DA EMPRESA DE PESQUISA AGROPECUÁRIA DE MINAS GERAIS (EPAMIG)
A Empresa de Pesquisa Agropecuária de Minas Gerais (Epamig) vai apresentar os novos equipamentos da agroindústria de azeite, durante a programação do Azeitech, que ocorre amanhã (sexta-feira, dia 2), no Campo Experimental da Empresa em Maria da Fé (MG).
A modernização do lagar foi possibilitada com recursos do edital PPE 00049/21 da Secretaria de Estado de Desenvolvimento Econômico (Sede)/Fapemig. “Esta foi uma oportunidade fundamental para a Epamig e para os programas de pesquisa da empresa, uma vez que possibilita a liberação de valores maiores do que dos editais comuns. No nosso caso do programa de Olivicultura pudemos propor, e foi aprovada, a compra de equipamentos mais modernos e potentes, que nos possibilitam ter tecnologia similar a dos principais lagares da região”, assegura o coordenador do Programa Estadual de Pesquisa em Olivicultura da Epamig, Luiz Fernando de Oliveira.

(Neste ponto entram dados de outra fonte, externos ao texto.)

### src/rtl/ex_muldiv.sv
// EX-stage multiply/divide unit with the architectural HI/LO registers: iterative shift-add multiply and restoring divide.
// Optional macro MULDIV_EARLY_OUT_EN ends a multiply once the remaining multiplier bits are all zero.
module ex_muldiv #(
  parameter int XLEN = 32
) (
  input  logic            clk,
  input  logic            rst,
  input  logic            iValid,
  input  logic [5:0]      iFun,
  input  logic [XLEN-1:0] iA,
  input  logic [XLEN-1:0] iB,
  input  logic            iFlush,
  output logic            oStall,
  output logic [XLEN-1:0] oHi,
  output logic [XLEN-1:0] oLo,
  output logic            oBusy,
  output logic            oDivZero
);

  typedef enum logic [1:0] {IDLE, BUSY, DONE} state_t;

  localparam logic [5:0] FUN_MTHI = 6'h11;
  localparam logic [5:0] FUN_MTLO = 6'h13;
  localparam int CW = $clog2(XLEN);

  state_t              state;
  logic [CW-1:0]       cnt;
  logic                isDiv, negRes, negRem;
  logic [2*XLEN-1:0]   accR;   // multiply: partial product; divide: {remainder, dividend/quotient}
  logic [2*XLEN-1:0]   opA;    // multiply: shifted multiplicand
  logic [XLEN-1:0]     opB;    // multiply: shifted multiplier; divide: divisor

  // MULT/MULTU/DIV/DIVU occupy 0x18..0x1B; bit 1 selects divide, bit 0 clear means signed.
  logic isMulDiv, opSigned, start, lastIter;
  logic [XLEN-1:0] magA, magB;

  assign isMulDiv = iValid && (iFun[5:2] == 4'b0110);
  assign opSigned = ~iFun[0];
  assign start    = (state == IDLE) && isMulDiv && !iFlush;
  assign magA     = (opSigned && iA[XLEN-1]) ? -iA : iA;
  assign magB     = (opSigned && iB[XLEN-1]) ? -iB : iB;

  // Reset gates the stall so the pipeline is released the moment rst rises.
  assign oStall = !rst && (start || (state == BUSY && !iFlush));

  logic [2*XLEN-1:0] stepAcc, stepA;
  logic [XLEN-1:0]   stepB, diff, resHi, resLo, quo, rem;
  logic [XLEN:0]     remShift;
  logic [2*XLEN-1:0] prod;

  // NOTE: every always_comb output gets a default first so no latch is inferred.
  always_comb begin
    stepAcc  = accR;
    stepA    = opA;
    stepB    = opB;
    remShift = {accR[2*XLEN-1:XLEN], accR[XLEN-1]};
    diff     = remShift[XLEN-1:0] - opB;
    if (isDiv) begin
      if (remShift >= {1'b0, opB}) stepAcc = {diff, accR[XLEN-2:0], 1'b1};
      else                         stepAcc = {remShift[XLEN-1:0], accR[XLEN-2:0], 1'b0};
    end else begin
      if (opB[0]) stepAcc = accR + opA;
      stepA = opA << 1;
      stepB = opB >> 1;
    end
  end

  always_comb begin
    prod = negRes ? -stepAcc : stepAcc;
    quo  = negRes ? -stepAcc[XLEN-1:0] : stepAcc[XLEN-1:0];
    rem  = negRem ? -stepAcc[2*XLEN-1:XLEN] : stepAcc[2*XLEN-1:XLEN];
    if (isDiv) begin
      resHi = rem;
      resLo = quo;
    end else begin
      resHi = prod[2*XLEN-1:XLEN];
      resLo = prod[XLEN-1:0];
    end
  end

`ifdef MULDIV_EARLY_OUT_EN
  assign lastIter = (&cnt) || (!isDiv && stepB == '0);
`else
  assign lastIter = &cnt;
`endif

  // NOTE: sequential state uses non-blocking assignments only, so every register samples pre-edge values.
  always_ff @(posedge clk or posedge rst) begin
    if (rst) begin
      state    <= IDLE;
      cnt      <= '0;
      isDiv    <= 1'b0;
      negRes   <= 1'b0;
      negRem   <= 1'b0;
      accR     <= '0;
      opA      <= '0;
      opB      <= '0;
      oHi      <= '0;
      oLo      <= '0;
      oBusy    <= 1'b0;
      oDivZero <= 1'b0;
    end else begin
      oDivZero <= 1'b0;
      case (state)
        IDLE: begin
          if (start) begin
            isDiv  <= iFun[1];
            negRes <= opSigned && (iA[XLEN-1] ^ iB[XLEN-1]);
            negRem <= opSigned && iA[XLEN-1];
            cnt    <= '0;
            opB    <= magB;
            if (iFun[1]) begin
              accR <= {{XLEN{1'b0}}, magA};
              opA  <= '0;
            end else begin
              accR <= '0;
              opA  <= {{XLEN{1'b0}}, magA};
            end
            if (iFun[1] && iB == '0) begin
              state    <= DONE;
              oDivZero <= 1'b1;
            end else begin
              state <= BUSY;
              oBusy <= 1'b1;
            end
          end else if (iValid && !iFlush && iFun == FUN_MTHI) begin
            oHi <= iA;
          end else if (iValid && !iFlush && iFun == FUN_MTLO) begin
            oLo <= iA;
          end
        end
        BUSY: begin
          if (iFlush) begin
            state <= IDLE;
            oBusy <= 1'b0;
          end else begin
            accR <= stepAcc;
            opA  <= stepA;
            opB  <= stepB;
            cnt  <= cnt + 1'b1;
            if (lastIter) begin
              state <= DONE;
              oBusy <= 1'b0;
              oHi   <= resHi;
              oLo   <= resLo;
            end
          end
        end
        DONE:    state <= IDLE;
        default: state <= IDLE;
      endcase
    end
  end

endmodule
`src/rtl/spi_pkg.sv`:
```
// Shared types and constants for the SPI byte engine.
// The SPI_AUTO_READ_EN build option is handled in spi_byte_engine.
package spi_pkg;

  typedef enum logic [1:0] {
    ST_IDLE = 2'd0,
    ST_LOW  = 2'd1,
    ST_HIGH = 2'd2,
    ST_FIN  = 2'd3
  } spi_state_t;

  localparam logic [1:0] SS_NONE  = 2'b11;
  localparam logic [7:0] FILL_DEF = 8'hFF;
  localparam int         CNT_W    = 3;

  // MISO[2] is the fallback line when no slave select is active.
  function automatic logic misox_sel(
    input logic [2:0] miso,
    input logic [1:0] nss
  );
    return (miso[0] & ~nss[0]) |
           (miso[1] & ~nss[1]) |
           (miso[2] & nss[0] & nss[1]);
  endfunction

endpackage

```
`src/rtl/spi_tick_div.sv`:
```
// Half-period tick generator: o_tick is high every DIV cycles,
// restarting from zero on a synchronous clear.
module spi_tick_div #(
  parameter int DIV = 2
) (
  input  logic i_clk,
  input  logic i_rst,
  input  logic i_clr,
  output logic o_tick
);

  localparam int W = (DIV > 1) ? $clog2(DIV) : 1;

  logic [W-1:0] r_cnt;

  assign o_tick = (r_cnt == W'(DIV - 1));

  always_ff @(posedge i_clk or posedge i_rst) begin
    if (i_rst) begin
      r_cnt <= '0;
    end else if (i_clr || o_tick) begin
      r_cnt <= '0;
    end else begin
      r_cnt <= r_cnt + 1'b1;
    end
  end

endmodule

```
`src/rtl/spi_byte_engine.sv`:
```
// SPI mode-0 byte shifter, MSB first, with MISO capture and status flags.
// Build option SPI_AUTO_READ_EN: an idle RD_STB starts a FILL transfer.
module spi_byte_engine
  import spi_pkg::*;
#(
  parameter int         DIV  = 2,
  parameter logic [7:0] FILL = FILL_DEF
) (
  input  logic       CLK,
  input  logic       RST,
  input  logic       WR_STB,
  input  logic [7:0] WR_DATA,
  input  logic       SS_WR,
  input  logic [1:0] SS_DATA,
  input  logic       RD_STB,
  input  logic [2:0] MISO,
  output logic       MOSI,
  output logic       SCK,
  output logic [1:0] nSS,
  output logic [7:0] RD_DATA,
  output logic       BUSY,
  output logic       DONE,
  output logic       OVR
);

  spi_state_t       r_state;
  spi_state_t       w_next;
  logic [7:0]       r_shreg;
  logic [7:0]       r_rxreg;
  logic [CNT_W-1:0] r_cnt;
  logic             w_tick;
  logic             w_idle;
  logic             w_start;
  logic             w_misox;
  logic [7:0]       w_load;

  assign w_idle  = (r_state == ST_IDLE);
  assign w_misox = misox_sel(MISO, nSS);
  assign w_load  = WR_STB ? WR_DATA : FILL;

`ifdef SPI_AUTO_READ_EN
  assign w_start = w_idle & (WR_STB | RD_STB);
`else
  assign w_start = w_idle & WR_STB;
`endif

  assign BUSY = ~w_idle;
  assign DONE = (r_state == ST_FIN);

  spi_tick_div #(
    .DIV (DIV)
  ) u_div (
    .i_clk  (CLK),
    .i_rst  (RST),
    .i_clr  (w_start),
    .o_tick (w_tick)
  );

  always_ff @(posedge CLK or posedge RST) begin
    if (RST) begin
      r_state <= ST_IDLE;
    end else begin
      r_state <= w_next;
    end
  end

  always_comb begin
    w_next = r_state;
    unique case (r_state)
      ST_IDLE: if (w_start) w_next = ST_LOW;
      ST_LOW:  if (w_tick)  w_next = ST_HIGH;
      ST_HIGH: begin
        if (w_tick) begin
          w_next = (&r_cnt) ? ST_FIN : ST_LOW;
        end
      end
      ST_FIN:  w_next = ST_IDLE;
      default: w_next = ST_IDLE;
    endcase
  end

  always_ff @(posedge CLK or posedge RST) begin
    if (RST) begin
      SCK     <= 1'b0;
      MOSI    <= 1'b1;
      nSS     <= SS_NONE;
      RD_DATA <= 8'h00;
      OVR     <= 1'b0;
      r_shreg <= 8'h00;
      r_rxreg <= 8'h00;
      r_cnt   <= '0;
    end else begin
      if (SS_WR) nSS <= SS_DATA;

      // A rejected write wins over a coincident clearing read.
      if (WR_STB && !w_idle) begin
        OVR <= 1'b1;
      end else if (RD_STB) begin
        OVR <= 1'b0;
      end

      case (r_state)
        ST_IDLE: begin
          if (w_start) begin
            r_shreg <= w_load;
            MOSI    <= w_load[7];
            r_cnt   <= '0;
          end
        end
        ST_LOW: begin
          if (w_tick) begin
            SCK     <= 1'b1;
            r_rxreg <= {r_rxreg[6:0], w_misox};
          end
        end
        ST_HIGH: begin
          if (w_tick) begin
            SCK   <= 1'b0;
            r_cnt <= r_cnt + 1'b1;
            if (&r_cnt) begin
              RD_DATA <= r_rxreg;
            end else begin
              r_shreg <= {r_shreg[6:0], 1'b0};
              MOSI    <= r_shreg[6];
            end
          end
        end
        ST_FIN: MOSI <= 1'b1;
        default: ;
      endcase
    end
  end

endmodule

```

De acordo com o pesquisador, o projeto contemplou valores próximos a R$ 2 milhões para a compra de máquina extratora, lavadores de garrafa, rotuladores, tanques e mesas de inox e equipamentos de laboratório.
“A nova extratora tem capacidade para processar 250 quilos de azeitona por hora. Enquanto a anterior, modelo de 2010, tem capacidade para 100 quilos por hora. Isso vai permitir executar mais que o dobro de trabalho em menos da metade do tempo. Além disso, o novo equipamento tem uma centrifuga vertical responsável por eliminar o resíduo de água e partículas sólidas antes da fase de decanter, o pode melhorar e muito a qualidade do nosso azeite”, informa Oliveira.

A máquina extratora foi adquirida da catarinense Fast Indústria. “Temos que ressaltar que essa é uma tecnologia desenvolvida no Brasil por uma empresa que é parceira no desenvolvimento do trabalho, temos na Epamig várias trocas de experiências com eles para o desenvolvimento de pesquisas”, acrescenta ele.
“Tenho certeza de que esse novo equipamento vai agregar mais qualidade ao azeite produzido pela Epamig e aos serviços que ofertamos aos produtores que ainda não possuem seus lagares”, completa o coordenador.
O novo maquinário inclui também uma rotuladora e novos equipamentos para as análises laboratoriais. “O produtor que optar por processar suas azeitonas conosco poderá sair daqui com o seu produto envasado e rotulado. Além disso pode obter um laudo físico-químico do azeite. Nosso laboratório é equipado para realizar desde as análises da matéria-prima (ponto de maturação ideal para a colheita), até a qualidade do produto final”, finaliza Oliveira.